- _Task directions_: Please write out exactly, and only, the lines from the first in the material below to the line containing "hold buffers: 0 / 0", both included.

- _Dataset excerpts_:

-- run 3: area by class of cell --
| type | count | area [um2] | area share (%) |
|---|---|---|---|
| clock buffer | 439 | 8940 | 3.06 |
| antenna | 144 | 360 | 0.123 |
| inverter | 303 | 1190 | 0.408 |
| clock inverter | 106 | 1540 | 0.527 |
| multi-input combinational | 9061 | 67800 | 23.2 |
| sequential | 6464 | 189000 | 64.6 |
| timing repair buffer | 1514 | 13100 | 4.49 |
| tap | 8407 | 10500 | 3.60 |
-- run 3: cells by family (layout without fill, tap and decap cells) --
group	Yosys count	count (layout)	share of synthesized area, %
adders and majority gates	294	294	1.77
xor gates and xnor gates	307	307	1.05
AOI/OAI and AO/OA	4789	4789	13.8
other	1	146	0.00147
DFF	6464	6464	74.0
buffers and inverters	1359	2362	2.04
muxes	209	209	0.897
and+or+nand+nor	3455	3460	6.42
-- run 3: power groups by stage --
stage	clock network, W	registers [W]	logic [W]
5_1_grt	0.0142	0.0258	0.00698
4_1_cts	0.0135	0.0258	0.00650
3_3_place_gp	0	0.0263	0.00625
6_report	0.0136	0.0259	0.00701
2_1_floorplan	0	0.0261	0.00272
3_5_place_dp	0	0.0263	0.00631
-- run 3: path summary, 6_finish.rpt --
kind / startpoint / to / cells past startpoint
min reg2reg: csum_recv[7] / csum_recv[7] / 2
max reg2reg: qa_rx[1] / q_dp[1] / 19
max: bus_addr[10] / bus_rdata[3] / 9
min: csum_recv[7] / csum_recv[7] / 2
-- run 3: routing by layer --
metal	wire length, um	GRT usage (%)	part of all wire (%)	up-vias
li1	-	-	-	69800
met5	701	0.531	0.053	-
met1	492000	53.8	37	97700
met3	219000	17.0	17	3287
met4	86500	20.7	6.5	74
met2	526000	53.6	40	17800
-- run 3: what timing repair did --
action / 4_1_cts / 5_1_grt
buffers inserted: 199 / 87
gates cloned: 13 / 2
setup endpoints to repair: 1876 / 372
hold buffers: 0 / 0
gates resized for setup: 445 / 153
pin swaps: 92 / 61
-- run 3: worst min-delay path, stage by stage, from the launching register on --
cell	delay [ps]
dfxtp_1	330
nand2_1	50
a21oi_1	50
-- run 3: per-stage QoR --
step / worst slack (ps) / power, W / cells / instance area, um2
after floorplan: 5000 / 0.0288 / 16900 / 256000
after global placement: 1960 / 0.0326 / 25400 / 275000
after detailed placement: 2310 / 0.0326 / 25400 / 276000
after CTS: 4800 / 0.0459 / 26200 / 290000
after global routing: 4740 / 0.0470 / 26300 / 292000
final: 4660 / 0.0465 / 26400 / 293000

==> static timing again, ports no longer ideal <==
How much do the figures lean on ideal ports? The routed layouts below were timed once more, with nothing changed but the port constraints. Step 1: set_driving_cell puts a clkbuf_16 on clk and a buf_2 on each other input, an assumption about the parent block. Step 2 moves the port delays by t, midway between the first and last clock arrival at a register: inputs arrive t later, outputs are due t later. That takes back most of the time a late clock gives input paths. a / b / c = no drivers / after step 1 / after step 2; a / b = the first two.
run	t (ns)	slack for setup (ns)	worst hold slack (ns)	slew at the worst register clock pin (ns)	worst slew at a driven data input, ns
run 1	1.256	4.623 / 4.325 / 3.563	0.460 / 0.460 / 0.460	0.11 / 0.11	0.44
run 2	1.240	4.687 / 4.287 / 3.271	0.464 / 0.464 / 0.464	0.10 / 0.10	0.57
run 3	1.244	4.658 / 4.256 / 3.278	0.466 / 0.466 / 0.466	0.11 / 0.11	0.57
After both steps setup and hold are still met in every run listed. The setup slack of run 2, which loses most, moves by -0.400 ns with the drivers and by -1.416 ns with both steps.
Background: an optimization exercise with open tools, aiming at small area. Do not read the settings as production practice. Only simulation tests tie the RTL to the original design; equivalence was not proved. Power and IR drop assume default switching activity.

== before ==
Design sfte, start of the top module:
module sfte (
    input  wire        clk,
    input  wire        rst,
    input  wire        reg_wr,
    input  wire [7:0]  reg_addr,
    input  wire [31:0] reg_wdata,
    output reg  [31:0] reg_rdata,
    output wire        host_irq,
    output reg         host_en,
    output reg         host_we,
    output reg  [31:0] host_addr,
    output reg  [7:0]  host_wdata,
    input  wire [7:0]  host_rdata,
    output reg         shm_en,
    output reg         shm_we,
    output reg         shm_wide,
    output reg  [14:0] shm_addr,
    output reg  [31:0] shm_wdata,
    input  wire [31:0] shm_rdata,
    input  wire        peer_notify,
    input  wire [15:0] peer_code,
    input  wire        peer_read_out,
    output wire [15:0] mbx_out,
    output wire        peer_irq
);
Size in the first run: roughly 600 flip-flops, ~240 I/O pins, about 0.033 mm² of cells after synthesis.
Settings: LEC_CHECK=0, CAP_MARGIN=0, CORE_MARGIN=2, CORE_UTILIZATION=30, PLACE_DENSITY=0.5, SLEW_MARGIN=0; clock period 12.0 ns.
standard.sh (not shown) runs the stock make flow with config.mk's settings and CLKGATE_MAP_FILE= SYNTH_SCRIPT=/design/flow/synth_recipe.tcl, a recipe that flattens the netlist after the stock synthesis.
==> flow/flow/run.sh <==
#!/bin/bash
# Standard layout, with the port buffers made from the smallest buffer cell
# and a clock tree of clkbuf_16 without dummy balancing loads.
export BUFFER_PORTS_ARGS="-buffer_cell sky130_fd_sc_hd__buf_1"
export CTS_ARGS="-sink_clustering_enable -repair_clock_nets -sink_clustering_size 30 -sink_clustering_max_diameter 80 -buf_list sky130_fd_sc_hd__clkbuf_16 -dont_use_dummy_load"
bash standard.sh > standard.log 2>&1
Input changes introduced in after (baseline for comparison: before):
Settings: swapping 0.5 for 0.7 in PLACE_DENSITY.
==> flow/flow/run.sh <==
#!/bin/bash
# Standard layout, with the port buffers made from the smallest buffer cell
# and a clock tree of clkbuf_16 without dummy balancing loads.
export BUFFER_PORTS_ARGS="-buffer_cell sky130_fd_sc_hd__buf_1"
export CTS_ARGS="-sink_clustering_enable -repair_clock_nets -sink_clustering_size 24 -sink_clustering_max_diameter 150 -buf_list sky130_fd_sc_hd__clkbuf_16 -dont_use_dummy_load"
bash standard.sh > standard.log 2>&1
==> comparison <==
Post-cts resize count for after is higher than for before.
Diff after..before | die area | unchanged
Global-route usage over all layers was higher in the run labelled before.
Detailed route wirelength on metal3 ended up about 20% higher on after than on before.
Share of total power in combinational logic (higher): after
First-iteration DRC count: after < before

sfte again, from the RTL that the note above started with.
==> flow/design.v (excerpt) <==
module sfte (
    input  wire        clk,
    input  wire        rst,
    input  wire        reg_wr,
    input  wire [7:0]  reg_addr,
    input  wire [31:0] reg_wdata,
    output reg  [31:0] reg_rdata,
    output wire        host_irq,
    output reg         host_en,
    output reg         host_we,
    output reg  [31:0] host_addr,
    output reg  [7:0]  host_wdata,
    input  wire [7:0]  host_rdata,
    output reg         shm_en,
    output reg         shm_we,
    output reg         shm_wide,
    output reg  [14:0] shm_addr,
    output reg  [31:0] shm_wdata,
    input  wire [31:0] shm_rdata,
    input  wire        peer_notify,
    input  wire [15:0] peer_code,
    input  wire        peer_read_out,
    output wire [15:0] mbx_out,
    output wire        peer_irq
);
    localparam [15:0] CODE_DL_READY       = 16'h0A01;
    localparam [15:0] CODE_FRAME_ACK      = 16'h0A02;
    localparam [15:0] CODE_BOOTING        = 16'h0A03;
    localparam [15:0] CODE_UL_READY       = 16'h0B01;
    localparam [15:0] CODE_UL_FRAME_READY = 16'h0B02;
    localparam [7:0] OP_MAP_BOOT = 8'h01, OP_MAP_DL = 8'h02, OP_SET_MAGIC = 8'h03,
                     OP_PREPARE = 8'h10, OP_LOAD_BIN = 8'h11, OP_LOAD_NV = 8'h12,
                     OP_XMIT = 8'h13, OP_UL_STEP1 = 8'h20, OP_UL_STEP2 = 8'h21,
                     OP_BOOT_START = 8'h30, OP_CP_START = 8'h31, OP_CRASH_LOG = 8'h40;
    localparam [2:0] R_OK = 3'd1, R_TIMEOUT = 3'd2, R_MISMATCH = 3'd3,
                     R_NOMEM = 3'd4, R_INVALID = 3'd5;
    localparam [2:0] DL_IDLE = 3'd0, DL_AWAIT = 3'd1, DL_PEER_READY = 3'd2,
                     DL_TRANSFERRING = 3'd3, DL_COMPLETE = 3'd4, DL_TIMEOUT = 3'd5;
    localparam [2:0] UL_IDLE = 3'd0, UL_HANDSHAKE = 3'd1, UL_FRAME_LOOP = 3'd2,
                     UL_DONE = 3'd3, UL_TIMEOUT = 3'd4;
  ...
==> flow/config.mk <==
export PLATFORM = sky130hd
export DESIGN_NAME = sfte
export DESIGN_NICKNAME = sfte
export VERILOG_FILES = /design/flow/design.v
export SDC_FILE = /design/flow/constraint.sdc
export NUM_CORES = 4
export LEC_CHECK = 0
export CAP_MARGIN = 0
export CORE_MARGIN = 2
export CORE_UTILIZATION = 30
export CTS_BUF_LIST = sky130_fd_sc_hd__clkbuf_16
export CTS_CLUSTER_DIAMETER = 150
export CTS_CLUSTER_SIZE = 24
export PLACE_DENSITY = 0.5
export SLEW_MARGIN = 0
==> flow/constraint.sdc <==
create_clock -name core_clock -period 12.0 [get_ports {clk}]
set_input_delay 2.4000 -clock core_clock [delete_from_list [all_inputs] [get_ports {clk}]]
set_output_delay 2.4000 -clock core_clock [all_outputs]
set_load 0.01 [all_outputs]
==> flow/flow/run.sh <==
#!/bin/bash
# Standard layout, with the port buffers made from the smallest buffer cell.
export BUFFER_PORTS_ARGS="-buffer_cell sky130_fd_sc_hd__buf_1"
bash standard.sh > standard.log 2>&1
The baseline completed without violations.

- _Solution to the exercise_:
-- run 3: area by class of cell --
| type | count | area [um2] | area share (%) |
|---|---|---|---|
| clock buffer | 439 | 8940 | 3.06 |
| antenna | 144 | 360 | 0.123 |
| inverter | 303 | 1190 | 0.408 |
| clock inverter | 106 | 1540 | 0.527 |
| multi-input combinational | 9061 | 67800 | 23.2 |
| sequential | 6464 | 189000 | 64.6 |
| timing repair buffer | 1514 | 13100 | 4.49 |
| tap | 8407 | 10500 | 3.60 |
-- run 3: cells by family (layout without fill, tap and decap cells) --
group	Yosys count	count (layout)	share of synthesized area, %
adders and majority gates	294	294	1.77
xor gates and xnor gates	307	307	1.05
AOI/OAI and AO/OA	4789	4789	13.8
other	1	146	0.00147
DFF	6464	6464	74.0
buffers and inverters	1359	2362	2.04
muxes	209	209	0.897
and+or+nand+nor	3455	3460	6.42
-- run 3: power groups by stage --
stage	clock network, W	registers [W]	logic [W]
5_1_grt	0.0142	0.0258	0.00698
4_1_cts	0.0135	0.0258	0.00650
3_3_place_gp	0	0.0263	0.00625
6_report	0.0136	0.0259	0.00701
2_1_floorplan	0	0.0261	0.00272
3_5_place_dp	0	0.0263	0.00631
-- run 3: path summary, 6_finish.rpt --
kind / startpoint / to / cells past startpoint
min reg2reg: csum_recv[7] / csum_recv[7] / 2
max reg2reg: qa_rx[1] / q_dp[1] / 19
max: bus_addr[10] / bus_rdata[3] / 9
min: csum_recv[7] / csum_recv[7] / 2
-- run 3: routing by layer --
metal	wire length, um	GRT usage (%)	part of all wire (%)	up-vias
li1	-	-	-	69800
met5	701	0.531	0.053	-
met1	492000	53.8	37	97700
met3	219000	17.0	17	3287
met4	86500	20.7	6.5	74
met2	526000	53.6	40	17800
-- run 3: what timing repair did --
action / 4_1_cts / 5_1_grt
buffers inserted: 199 / 87
gates cloned: 13 / 2
setup endpoints to repair: 1876 / 372
hold buffers: 0 / 0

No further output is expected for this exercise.